*Task instructions*:
Once every line below has been checked for "answers", give only the number of lines that have it.

*Recorded information*:
$ cat src/fpw_pkg.sv
`default_nettype none

package fpw_pkg;

    // Command codes on the input channel
    localparam logic CMD_START = 1'b0;
    localparam logic CMD_DATA  = 1'b1;

    // Result kinds
    localparam logic KIND_READ = 1'b0;
    localparam logic KIND_DONE = 1'b1;

    // Page size codes
    localparam logic [1:0] PAGE_4K = 2'd0;
    localparam logic [1:0] PAGE_2M = 2'd1;
    localparam logic [1:0] PAGE_1G = 2'd2;

    // Walk levels
    localparam logic [1:0] LVL_TOP  = 2'd0;
    localparam logic [1:0] LVL_PDPT = 2'd1;
    localparam logic [1:0] LVL_DIR  = 2'd2;
    localparam logic [1:0] LVL_TBL  = 2'd3;

    // Register indexes on the configuration port
    localparam logic REG_PROCESS_ROOT  = 1'b0;
    localparam logic REG_RESERVED_MASK = 1'b1;

    localparam int VA_W   = 64;
    localparam int PA_W   = 52;
    localparam int ADDR_W = 4;

    // Entry bits and masks
    localparam int PRESENT_POS = 0;
    localparam int LARGE_POS   = 7;
    localparam logic [PA_W-1:0] TABLE_MASK     = 52'hFFFFFFFFFF000;
    localparam logic [PA_W-1:0] HUGE_BASE_MASK = 52'hFFFFFC0000000;
    localparam logic [PA_W-1:0] BIG_BASE_MASK  = 52'hFFFFFFFE00000;
    localparam logic [PA_W-1:0] HUGE_OFF_MASK  = 52'h000003FFFFFFF;
    localparam logic [PA_W-1:0] BIG_OFF_MASK   = 52'h00000001FFFFF;
    localparam logic [PA_W-1:0] SMALL_OFF_MASK = 52'h0000000000FFF;

    typedef struct packed {
        logic [63:0] process_root;
        logic [63:0] reserved_mask;
    } fpw_cfg_t;

    typedef struct packed {
        logic        cmd;
        logic [63:0] virt_addr;
        logic [63:0] root_address;
        logic        use_process_root;
        logic [63:0] read_data;
        logic        read_error;
    } fpw_item_t;

    typedef struct packed {
        logic            kind;
        logic [63:0]     read_address;
        logic [PA_W-1:0] phys_addr;
        logic            fault;
        logic [1:0]      fault_level;
        logic [1:0]      page_size;
    } fpw_result_t;

    // Byte offset of the 8-byte entry for a level: 9-bit index times 8
    function automatic logic [63:0] slot_offset(input logic [63:0] va,
                                                input logic [1:0]  lvl);
        logic [8:0] idx;
        begin
            case (lvl)
                LVL_TOP:  idx = va[47:39];
                LVL_PDPT: idx = va[38:30];
                LVL_DIR:  idx = va[29:21];
                LVL_TBL:  idx = va[20:12];
                default:  idx = va[20:12];
            endcase
            slot_offset = {52'd0, idx, 3'b000};
        end
    endfunction

endpackage

`default_nettype wire

$ cat src/four_level_page_walker.sv
`default_nettype none

// Four-level page table walker. A start transfer (cmd 0) gives the address
// to translate and a root base; the walker answers with a table read
// request, and each data transfer (cmd 1) carrying an entry answers with the
// next read request or the finished translation (physical address and page
// size, or a fault with its level). Data transfers while no walk is active
// are dropped; a start during a walk abandons it. One transfer is accepted
// per cycle while in_stall is low: each passes an input register, the
// mask/add logic that also updates the walk state, and a result register
// that offers its result on the output. process_root (byte 0) and
// reserved_mask (byte 8) are written over the APB port; the user must write
// them only while no walk is outstanding, as the block does not enforce it.
module four_level_page_walker
    import fpw_pkg::*;
(
    input  wire logic              clk,
    input  wire logic              rst_n,
    // configuration
    input  wire logic              psel,
    input  wire logic              penable,
    input  wire logic              pwrite,
    input  wire logic [ADDR_W-1:0] paddr,
    input  wire logic [63:0]       pwdata,
    output logic      [63:0]       prdata,
    output logic                   pready,
    // input channel
    input  wire logic              in_valid,
    output logic                   in_stall,
    input  wire logic              cmd,
    input  wire logic [63:0]       virt_addr,
    input  wire logic [63:0]       root_address,
    input  wire logic              use_process_root,
    input  wire logic [63:0]       read_data,
    input  wire logic              read_error,
    // output channel
    output logic                   out_valid,
    input  wire logic              out_stall,
    output logic                   kind,
    output logic      [63:0]       read_address,
    output logic      [PA_W-1:0]   phys_addr,
    output logic                   fault,
    output logic      [1:0]        fault_level,
    output logic      [1:0]        page_size
);

    fpw_cfg_t    cfg;
    fpw_item_t   item_reg;
    logic        item_valid_reg;
    fpw_result_t res;
    fpw_result_t res_reg;
    logic        res_valid_reg;
    logic        has_result;
    logic        out_free;
    logic        step;
    logic        in_take;

    assign pready = 1'b1;

    fpw_cfg u_cfg (
        .clk     (clk),
        .rst_n   (rst_n),
        .psel    (psel),
        .penable (penable),
        .pwrite  (pwrite),
        .paddr   (paddr),
        .pwdata  (pwdata),
        .prdata  (prdata),
        .cfg     (cfg)
    );

    // Stage advance: the item leaves when its result has room or it has none
    assign out_free = !res_valid_reg || !out_stall;
    assign step     = item_valid_reg && (out_free || !has_result);
    assign in_stall = item_valid_reg && !step;
    assign in_take  = in_valid && !in_stall;

    // Input register
    always_ff @(posedge clk or negedge rst_n)
    begin
        if (!rst_n)
        begin
            item_valid_reg <= 1'b0;
        end
        else if (!in_stall)
        begin
            item_valid_reg <= in_valid;
        end
    end

    always_ff @(posedge clk)
    begin
        if (in_take)
        begin
            item_reg.cmd              <= cmd;
            item_reg.virt_addr        <= virt_addr;
            item_reg.root_address     <= root_address;
            item_reg.use_process_root <= use_process_root;
            item_reg.read_data        <= read_data;
            item_reg.read_error       <= read_error;
        end
    end

    fpw_walk u_walk (
        .clk        (clk),
        .rst_n      (rst_n),
        .step       (step),
        .item       (item_reg),
        .cfg        (cfg),
        .has_result (has_result),
        .result     (res)
    );

    // Result register
    always_ff @(posedge clk or negedge rst_n)
    begin
        if (!rst_n)
        begin
            res_valid_reg <= 1'b0;
        end
        else if (out_free)
        begin
            res_valid_reg <= step && has_result;
        end
    end

    always_ff @(posedge clk)
    begin
        if (out_free && step && has_result)
        begin
            res_reg <= res;
        end
    end

    assign out_valid    = res_valid_reg;
    assign kind         = res_reg.kind;
    assign read_address = res_reg.read_address;
    assign phys_addr    = res_reg.phys_addr;
    assign fault        = res_reg.fault;
    assign fault_level  = res_reg.fault_level;
    assign page_size    = res_reg.page_size;

`ifndef SYNTHESIS
    // The input side only waits on a held item
    a_stall_needs_item: assert property (@(posedge clk) disable iff (!rst_n)
        in_stall |-> item_valid_reg)
        else $error("input stalled with an empty stage");

    // A read request never reports a fault or a page
    a_read_clean: assert property (@(posedge clk) disable iff (!rst_n)
        (out_valid && kind == KIND_READ) |-> (!fault && page_size == PAGE_4K
            && phys_addr == '0))
        else $error("read request carries translation fields");

    // A fault gives address zero and no read address
    a_fault_zero: assert property (@(posedge clk) disable iff (!rst_n)
        (out_valid && fault) |-> (kind == KIND_DONE && phys_addr == '0
            && read_address == 64'd0 && page_size == PAGE_4K))
        else $error("fault result with nonzero fields");

    // A stalled item that produces no result still leaves the stage
    a_drop_moves: assert property (@(posedge clk) disable iff (!rst_n)
        (item_valid_reg && !has_result) |-> step)
        else $error("resultless item held in stage");
`endif

endmodule

`default_nettype wire

$ cat src/fpw_cfg.sv
`default_nettype none

module fpw_cfg
    import fpw_pkg::*;
(
    input  wire logic              clk,
    input  wire logic              rst_n,
    input  wire logic              psel,
    input  wire logic              penable,
    input  wire logic              pwrite,
    input  wire logic [ADDR_W-1:0] paddr,
    input  wire logic [63:0]       pwdata,
    output logic      [63:0]       prdata,
    output fpw_cfg_t               cfg
);

    logic [63:0] root_reg;
    logic [63:0] mask_reg;
    logic        reg_sel;
    logic        wr_en;

    // Registers sit 8 bytes apart
    assign reg_sel = paddr[3];
    assign wr_en   = psel && penable && pwrite;

    always_ff @(posedge clk or negedge rst_n)
    begin
        if (!rst_n)
        begin
            root_reg <= '0;
            mask_reg <= '0;
        end
        else if (wr_en)
        begin
            case (reg_sel)
                REG_PROCESS_ROOT:  root_reg <= pwdata;
                REG_RESERVED_MASK: mask_reg <= pwdata;
                default:           root_reg <= pwdata;
            endcase
        end
    end

    always_comb
    begin
        case (reg_sel)
            REG_PROCESS_ROOT:  prdata = root_reg;
            REG_RESERVED_MASK: prdata = mask_reg;
            default:           prdata = root_reg;
        endcase
    end

    assign cfg.process_root  = root_reg;
    assign cfg.reserved_mask = mask_reg;

endmodule

`default_nettype wire

$ cat src/fpw_walk.sv
`default_nettype none

module fpw_walk
    import fpw_pkg::*;
(
    input  wire logic        clk,
    input  wire logic        rst_n,
    input  wire logic        step,
    input  wire fpw_item_t   item,
    input  wire fpw_cfg_t    cfg,
    output logic             has_result,
    output fpw_result_t      result
);

    logic        busy_reg, busy_next;
    logic [1:0]  level_reg, level_next;
    logic [63:0] va_reg, va_next;

    logic [63:0] entry;
    logic [PA_W-1:0] entry_pa;
    logic        bad_entry;
    logic        large_page;
    logic [63:0] root;
    logic [1:0]  lvl_inc;

    assign entry      = item.read_data;
    assign entry_pa   = entry[PA_W-1:0];
    assign large_page = entry[LARGE_POS];
    assign bad_entry  = item.read_error || !entry[PRESENT_POS]
                        || ((entry & cfg.reserved_mask) != 64'd0);
    assign root       = item.use_process_root ? cfg.process_root : item.root_address;
    assign lvl_inc    = level_reg + 2'd1;

    // Next walk state and the result of the item in the stage
    always_comb
    begin
        busy_next  = busy_reg;
        level_next = level_reg;
        va_next    = va_reg;
        has_result = 1'b1;
        result     = '0;
        if (item.cmd == CMD_START)
        begin
            busy_next           = 1'b1;
            level_next          = LVL_TOP;
            va_next             = item.virt_addr;
            result.kind         = KIND_READ;
            result.read_address = root + slot_offset(item.virt_addr, LVL_TOP);
        end
        else if (!busy_reg)
        begin
            has_result = 1'b0;
        end
        else if (bad_entry)
        begin
            busy_next          = 1'b0;
            level_next         = LVL_TOP;
            result.kind        = KIND_DONE;
            result.fault       = 1'b1;
            result.fault_level = level_reg;
        end
        else if (level_reg == LVL_PDPT && large_page)
        begin
            busy_next        = 1'b0;
            level_next       = LVL_TOP;
            result.kind      = KIND_DONE;
            result.phys_addr = (entry_pa & HUGE_BASE_MASK)
                               | (va_reg[PA_W-1:0] & HUGE_OFF_MASK);
            result.page_size = PAGE_1G;
        end
        else if (level_reg == LVL_DIR && large_page)
        begin
            busy_next        = 1'b0;
            level_next       = LVL_TOP;
            result.kind      = KIND_DONE;
            result.phys_addr = (entry_pa & BIG_BASE_MASK)
                               | (va_reg[PA_W-1:0] & BIG_OFF_MASK);
            result.page_size = PAGE_2M;
        end
        else if (level_reg == LVL_TBL)
        begin
            busy_next        = 1'b0;
            level_next       = LVL_TOP;
            result.kind      = KIND_DONE;
            result.phys_addr = (entry_pa & TABLE_MASK)
                               | (va_reg[PA_W-1:0] & SMALL_OFF_MASK);
            result.page_size = PAGE_4K;
        end
        else
        begin
            // Descend: next table base and the index of the next level
            level_next          = lvl_inc;
            result.kind         = KIND_READ;
            result.read_address = {12'd0, entry_pa & TABLE_MASK}
                                  | slot_offset(va_reg, lvl_inc);
        end
    end

    always_ff @(posedge clk or negedge rst_n)
    begin
        if (!rst_n)
        begin
            busy_reg  <= 1'b0;
            level_reg <= LVL_TOP;
            va_reg    <= '0;
        end
        else if (step)
        begin
            busy_reg  <= busy_next;
            level_reg <= level_next;
            va_reg    <= va_next;
        end
    end

endmodule

`default_nettype wire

*Your response*:
2